» **Task prompt**:
In the listing below, find the line containing "8621 | 0.4056 |" and the line containing "6350 | 0.04941 |". Repeat exactly those two lines and every line between them, nothing more.
"""
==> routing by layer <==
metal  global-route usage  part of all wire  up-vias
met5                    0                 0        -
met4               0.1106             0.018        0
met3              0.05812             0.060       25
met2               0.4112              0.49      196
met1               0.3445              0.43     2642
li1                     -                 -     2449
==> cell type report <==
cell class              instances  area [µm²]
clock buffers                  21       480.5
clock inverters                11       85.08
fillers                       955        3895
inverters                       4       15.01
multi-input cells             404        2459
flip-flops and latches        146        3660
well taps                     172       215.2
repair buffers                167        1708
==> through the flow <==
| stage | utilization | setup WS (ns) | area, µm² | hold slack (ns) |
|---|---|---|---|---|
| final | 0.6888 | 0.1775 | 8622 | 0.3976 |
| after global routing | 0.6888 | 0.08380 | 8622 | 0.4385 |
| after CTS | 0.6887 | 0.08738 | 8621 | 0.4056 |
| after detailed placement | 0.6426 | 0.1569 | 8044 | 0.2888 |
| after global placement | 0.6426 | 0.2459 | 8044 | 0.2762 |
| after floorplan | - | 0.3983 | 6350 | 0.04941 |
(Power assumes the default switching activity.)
--- config.mk ---
export PLATFORM = sky130hd
export DESIGN_NAME = inc_class_histogram
export DESIGN_NICKNAME = d
export VERILOG_FILES = /design/src/rtl/inc_class_histogram.sv
export SDC_FILE = /design/constraint.sdc
export NUM_CORES = 1
export LEC_CHECK = 0
export CORE_AREA = 2 2 222 224
export CTS_BUF_LIST = sky130_fd_sc_hd__clkbuf_4
export DETAILED_ROUTE_END_ITERATION = 8
export DIE_AREA = 0 0 224 226
export GPL_ROUTABILITY_DRIVEN = 0
export GPL_TIMING_DRIVEN = 0
export PLACE_DENSITY = 0.36
export SYNTH_ARGS = -nofsm -noshare
export SYNTH_HDL_FRONTEND = slang
export SYNTH_SLANG_ARGS = --single-unit
--- constraint.sdc ---
create_clock -name clk -period 2.9 [get_ports clk]
set_input_delay 0.725 -clock clk [delete_from_list [all_inputs] [get_ports clk]]
set_output_delay 0.725 -clock clk [all_outputs]
set_load 0.01 [all_outputs]
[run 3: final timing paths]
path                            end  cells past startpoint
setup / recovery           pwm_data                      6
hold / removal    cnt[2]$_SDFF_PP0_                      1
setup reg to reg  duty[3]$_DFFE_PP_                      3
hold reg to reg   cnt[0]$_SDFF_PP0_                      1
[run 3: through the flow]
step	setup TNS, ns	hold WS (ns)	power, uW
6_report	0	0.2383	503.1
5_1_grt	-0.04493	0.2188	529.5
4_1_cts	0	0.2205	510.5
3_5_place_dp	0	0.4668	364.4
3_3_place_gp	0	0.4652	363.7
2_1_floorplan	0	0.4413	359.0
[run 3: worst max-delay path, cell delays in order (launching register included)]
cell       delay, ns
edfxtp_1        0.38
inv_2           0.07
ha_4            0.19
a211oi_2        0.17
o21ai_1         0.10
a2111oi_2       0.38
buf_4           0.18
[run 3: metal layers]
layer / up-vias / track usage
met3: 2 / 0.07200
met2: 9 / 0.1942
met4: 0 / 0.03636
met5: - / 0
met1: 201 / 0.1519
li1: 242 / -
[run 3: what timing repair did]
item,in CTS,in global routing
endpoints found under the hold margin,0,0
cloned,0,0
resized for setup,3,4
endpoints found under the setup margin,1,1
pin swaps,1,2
==> src/rtl/passenger_request_queue_pkg.sv <==
// Shared definitions for the passenger request queue and the bus-route controller:
// keypad scan codes and the thermometer queue encoding.
package passenger_request_queue_pkg;

  localparam logic [8:0] SC_KP1 = 9'h069;
  localparam logic [8:0] SC_KP2 = 9'h072;

  typedef enum logic [1:0] {
    Q_EMPTY = 2'b00,
    Q_ONE   = 2'b10,
    Q_TWO   = 2'b11
  } queue_e;

  // Occupancy of a thermometer word is simply its number of set bits.
  function automatic int unsigned q_occupancy(input queue_e q);
    return int'($countones(q));
  endfunction

  function automatic queue_e q_push(input queue_e q);
    case (q)
      Q_EMPTY: return Q_ONE;
      default: return Q_TWO;
    endcase
  endfunction

endpackage

==> src/rtl/passenger_request_queue_stop_queue.sv <==
// One stop's waiting-passenger queue: make/break arming, board edge detect,
// thermometer occupancy and the accept pulse; reject_o is the unregistered drop strobe.
module stop_queue
  import passenger_request_queue_pkg::*;
#(
  parameter int unsigned QCAP = 2
) (
  input  logic       clk_i,
  input  logic       rst_i,
  input  logic       make_i,
  input  logic       break_i,
  input  logic       board_i,
  output logic [1:0] queue_o,
  output logic       add_o,
  output logic       reject_o
);

  queue_e queue_q, queue_d;
  queue_e base;
  logic   armed_q, armed_d;
  logic   board_q;
  logic   add_q, add_d;
  logic   board_edge;
  logic   press;

  always_comb begin
    board_edge = board_i & ~board_q;
    press      = make_i & armed_q;
    // A board edge empties the stop before any same-cycle press is queued.
    base       = board_edge ? Q_EMPTY : queue_q;

    armed_d = armed_q;
    if (press) begin
      armed_d = 1'b0;
    end else if (break_i) begin
      armed_d = 1'b1;
    end

    queue_d  = base;
    add_d    = 1'b0;
    reject_o = 1'b0;
    if (press) begin
      if (q_occupancy(base) >= QCAP) begin
        reject_o = 1'b1;
      end else begin
        queue_d = q_push(base);
        add_d   = 1'b1;
      end
    end
  end

  always_ff @(posedge clk_i or posedge rst_i) begin
    if (rst_i) begin
      queue_q <= Q_EMPTY;
      armed_q <= 1'b1;
      board_q <= 1'b0;
      add_q   <= 1'b0;
    end else begin
      queue_q <= queue_d;
      armed_q <= armed_d;
      board_q <= board_i;
      add_q   <= add_d;
    end
  end

  assign queue_o = queue_q;
  assign add_o   = add_q;

endmodule

==> src/rtl/passenger_request_queue.sv <==
// Turns keypad make/break events into per-stop passenger queues for the bus-route
// controller, with a registered drop pulse and saturating rejected-press counter.
module passenger_request_queue
  import passenger_request_queue_pkg::*;
#(
  parameter logic [8:0]  KEY_B1 = SC_KP1,
  parameter logic [8:0]  KEY_B2 = SC_KP2,
  parameter int unsigned QCAP   = 2,
  parameter int unsigned DROP_W = 8
) (
  input  logic              clk,
  input  logic              rst,
  input  logic [511:0]      key_down,
  input  logic [8:0]        last_change,
  input  logic              key_valid,
  input  logic              board_b1,
  input  logic              board_b2,
  output logic [1:0]        at_b1,
  output logic [1:0]        at_b2,
  output logic              add_b1,
  output logic              add_b2,
  output logic              drop,
  output logic [DROP_W-1:0] drop_cnt
);

  logic              level;
  logic              hit_b1, hit_b2;
  logic              rej_b1, rej_b2;
  logic              drop_d, drop_q;
  logic [DROP_W-1:0] cnt_d, cnt_q;

  // The pressed level of the event's own code; equals key_down[KEY_BN] on a hit.
  assign level  = key_down[last_change];
  assign hit_b1 = key_valid && (last_change == KEY_B1);
  assign hit_b2 = key_valid && (last_change == KEY_B2);

  stop_queue #(.QCAP(QCAP)) u_b1 (
    .clk_i   (clk),
    .rst_i   (rst),
    .make_i  (hit_b1 & level),
    .break_i (hit_b1 & ~level),
    .board_i (board_b1),
    .queue_o (at_b1),
    .add_o   (add_b1),
    .reject_o(rej_b1)
  );

  stop_queue #(.QCAP(QCAP)) u_b2 (
    .clk_i   (clk),
    .rst_i   (rst),
    .make_i  (hit_b2 & level),
    .break_i (hit_b2 & ~level),
    .board_i (board_b2),
    .queue_o (at_b2),
    .add_o   (add_b2),
    .reject_o(rej_b2)
  );

  always_comb begin
    drop_d = rej_b1 | rej_b2;
    cnt_d  = cnt_q;
    if (drop_d && (cnt_q != '1)) begin
      cnt_d = cnt_q + DROP_W'(1);
    end
  end

  always_ff @(posedge clk or posedge rst) begin
    if (rst) begin
      drop_q <= 1'b0;
      cnt_q  <= '0;
    end else begin
      drop_q <= drop_d;
      cnt_q  <= cnt_d;
    end
  end

  assign drop     = drop_q;
  assign drop_cnt = cnt_q;

endmodule

==> config.mk <==
export PLATFORM = sky130hd
export DESIGN_NAME = passenger_request_queue
export DESIGN_NICKNAME = d
export VERILOG_FILES = /design/src/rtl/passenger_request_queue_pkg.sv /design/src/rtl/passenger_request_queue_stop_queue.sv /design/src/rtl/passenger_request_queue.sv
export SDC_FILE = /design/constraint.sdc
export NUM_CORES = 1
export LEC_CHECK = 0
export BUFFER_PORTS_ARGS = -buffer_cell sky130_fd_sc_hd__buf_2
export CORE_AREA = 4 4 206 208
export DETAILED_ROUTE_END_ITERATION = 7
export DIE_AREA = 0 0 210 212
export GPL_TIMING_DRIVEN = 0
export PLACE_DENSITY_LB_ADDON = 0.3
export SKIP_LAST_GASP = 1
export SLEW_MARGIN = 20
export SYNTH_ARGS = -nofsm -noshare
export SYNTH_HDL_FRONTEND = slang
export SYNTH_SLANG_ARGS = --single-unit
==> constraint.sdc <==
create_clock -name clk -period 2.1 [get_ports clk]
set_input_delay 0.315 -clock clk [delete_from_list [all_inputs] [get_ports clk]]
set_output_delay 0.315 -clock clk [all_outputs]
set_load 0.01 [all_outputs]
==> results of run 1 <==
[synth_stat cells, drive strengths merged (3+ instances only)]
library cell	instances
a22o	4
nor2	14
o221ai	5
a31oi	7
nor3	3
and3	5
mux2	17
a221o	4
a211oi	4
mux2i	33
mux4	120
clkbuf	8
a221oi	5
a21oi	9
buf	38
nand3	13
nand2b	4
dfrtp	17
inv	6
o21ai	8
a22oi	10
or3	4
nor2b	8
a2111oi	4
and2	4
nand2	27
xor2	4
a32oi	3
[per-stage QoR]
stage	TNS [ns]	total power, mW	utilization, %	instance area, um^2
2_1_floorplan	-11.19	1.20	-	5360
4_1_cts	-14.51	2.68	23.6	9580
3_3_place_gp	-37.68	2.07	21.5	8710
6_report	-13.60	2.69	24.1	9790
3_5_place_dp	-37.84	2.09	21.5	8730
5_1_grt	-15.01	2.85	24.1	9790
[final timing paths]
| check | slack (ns) | from | cells past startpoint | endpoint |
|---|---|---|---|---|
| max | -1.01 | last_change[1] | 14 | drop_cnt[7] |
| min | 0.18 | rst | 2 | u_b1.board_q |
| max reg2reg | -0.04 | drop_cnt[0] | 6 | drop_cnt[7] |
| min reg2reg | 0.50 | drop_cnt[4] | 1 | drop_cnt[4] |
| max in group asynchronous | 1.46 | rst | 2 | drop_cnt[1] |
| min in group clk | 0.19 | board_b2 | 1 | u_b2.board_q |
[per-layer routing]
| layer | up-vias | global-route usage [%] | routed length, um |
|---|---|---|---|
| met3 | 35 | 2.54 | 2540 |
| met1 | 3461 | 22.5 | 17000 |
| met5 | - | 0 | 13 |
| met2 | 358 | 31.4 | 21100 |
| met4 | 2 | 3.49 | 940 |
| li1 | 3010 | - | - |
[cells by family after synthesis]
family / after synthesis / share of synthesized area, %
AO/OA/AOI/OAI: 78 / 11.2
XOR/XNOR: 6 / 1.13
adder cells (fa/ha/maj): 1 / 0.235
buffers and inverters: 52 / 8.03
flip-flops: 19 / 8.99
multiplexers: 170 / 61.5
AND/OR/NAND/NOR: 92 / 8.97
[registers in the layout, indices dropped and copies added (netlist names)]
| register | count |
|---|---|
| u_b2.board_q | 1 |
| drop | 1 |
| u_b1.add_o | 1 |
| u_b2.add_o | 1 |
| u_b2.queue_o | 2 |
| u_b2.armed_q | 1 |
| u_b1.board_q | 1 |
| u_b1.queue_o | 2 |
| u_b1.armed_q | 1 |
| drop_cnt | 8 |
[power groups by stage]
stage                     Combinational [mW]  Sequential (mW)  Clock [mW]
after floorplan                        0.826            0.377           0
after global placement                  1.70            0.378           0
after detailed placement                1.71            0.378           0
after CTS                               1.91            0.371       0.402
after global routing                    2.05            0.371       0.423
final                                   1.93            0.371       0.393
[cell type report]
cell class / count / share of cell area, %
plain buffers: 43 / 7.17
repair buffers: 581 / 31.8
well taps: 532 / 6.80
clock buffers: 4 / 0.805
inverters: 6 / 0.256
diodes: 2 / 0.0511
multi-input cells: 347 / 48.2
flip-flops and latches: 19 / 4.88
[cell usage in the layout, fill, tap and decap left out, drive strengths merged, types with 5 or more instances in the layout]
cell	Yosys	routed
inv	6	6
a22oi	10	10
mux4	120	120
mux2	17	17
mux2i	33	33
clkbuf	8	10
nand3	13	13
a221oi	5	5
and3	5	5
buf	38	617
nand2	27	27
a31oi	7	7
nor2	14	14
o21ai	8	8
dfrtp	17	17
o221ai	5	5
a21oi	9	9
nor2b	8	8
[worst reg2reg max path, delay by kind of cell (launching register included)]
kind / cells / cell delay (ns)
simple gates: 3 / 0.91
flops: 1 / 0.46
fa+ha+maj: 1 / 0.27
compound gates: 1 / 0.25
xor+xnor: 1 / 0.14
[what timing repair did]
item | in CTS | in global routing
pin swaps | 16 | 18
cloned | 1 | 0
resized for setup | 114 | 30
buffers inserted | 26 | 17
endpoints found under the setup margin | 17 | 17
`config.mk`:
```
export PLATFORM = sky130hd
export DESIGN_NAME = dds_sweep_ctrl
export DESIGN_NICKNAME = d
export VERILOG_FILES = /design/src/rtl/dds_sweep_pkg.sv /design/src/rtl/sweep_dwell_timer.sv /design/src/rtl/dds_sweep_ctrl.sv
export SDC_FILE = /design/constraint.sdc
export NUM_CORES = 1
export LEC_CHECK = 0
export ABC_AREA = 1
export CAP_MARGIN = 15
export CORE_AREA = 2 2 162 164
export DETAILED_ROUTE_END_ITERATION = 7
export DIE_AREA = 0 0 164 166
export PLACE_DENSITY = 0.77
export SLEW_MARGIN = 20
export SYNTH_ARGS = -nofsm -noshare
export SYNTH_HDL_FRONTEND = slang
export SYNTH_HIERARCHICAL = 1
export SYNTH_SLANG_ARGS = --single-unit
```
`constraint.sdc`:
```
create_clock -name clk_in -period 3.6 [get_ports clk_in]
set_input_delay 1.08 -clock clk_in [delete_from_list [all_inputs] [get_ports clk_in]]
set_output_delay 1.08 -clock clk_in [all_outputs]
set_load 0.03 [all_outputs]
```
===== config.mk =====
export PLATFORM = sky130hd
export DESIGN_NAME = mem_access_ctrl
export DESIGN_NICKNAME = d
export VERILOG_FILES = /design/src/rtl/mem_access_ctrl.sv
export SDC_FILE = /design/constraint.sdc
export NUM_CORES = 1
export LEC_CHECK = 0
export CAP_MARGIN = 20
export CORE_MARGIN = 5
export CORE_UTILIZATION = 30
export DETAILED_ROUTE_END_ITERATION = 8
export PLACE_DENSITY = 0.67
export SETUP_SLACK_MARGIN = 0.3
export SLEW_MARGIN = 20
export SYNTH_ARGS = -nofsm -noshare
export SYNTH_HDL_FRONTEND = slang
export SYNTH_SLANG_ARGS = --single-unit

===== constraint.sdc =====
create_clock -name clk -period 3.85 [get_ports clk]
set_input_delay 0.385 -clock clk [delete_from_list [all_inputs] [get_ports clk]]
set_output_delay 0.385 -clock clk [all_outputs]
set_load 0.1 [all_outputs]
**config.mk**
```make
export PLATFORM = sky130hd
export DESIGN_NAME = cpu_sequencer
export DESIGN_NICKNAME = d
export VERILOG_FILES = /design/src/rtl/cpu_sequencer.sv
export SDC_FILE = /design/constraint.sdc
export NUM_CORES = 1
export LEC_CHECK = 0
export ABC_CLOCK_PERIOD_IN_PS = 3600
export BUFFER_PORTS_ARGS = -buffer_cell sky130_fd_sc_hd__buf_2
export CAP_MARGIN = 25
export CORE_MARGIN = 2
export CORE_UTILIZATION = 49
export DETAILED_ROUTE_END_ITERATION = 16
export GPL_TIMING_DRIVEN = 0
export PLACE_DENSITY = 0.82
export SYNTH_ARGS = -nofsm -noshare
export SYNTH_HDL_FRONTEND = slang
export SYNTH_SLANG_ARGS = --single-unit
```
**constraint.sdc**
```tcl
create_clock -name clk -period 3.6 [get_ports clk]
set_clock_uncertainty 0.2 [all_clocks]
set_input_delay 0.36 -clock clk [delete_from_list [all_inputs] [get_ports clk]]
set_output_delay 0.36 -clock clk [all_outputs]
set_load 0.05 [all_outputs]
```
"""
» **Task answer**:
| after CTS | 0.6887 | 0.08738 | 8621 | 0.4056 |
| after detailed placement | 0.6426 | 0.1569 | 8044 | 0.2888 |
| after global placement | 0.6426 | 0.2459 | 8044 | 0.2762 |
| after floorplan | - | 0.3983 | 6350 | 0.04941 |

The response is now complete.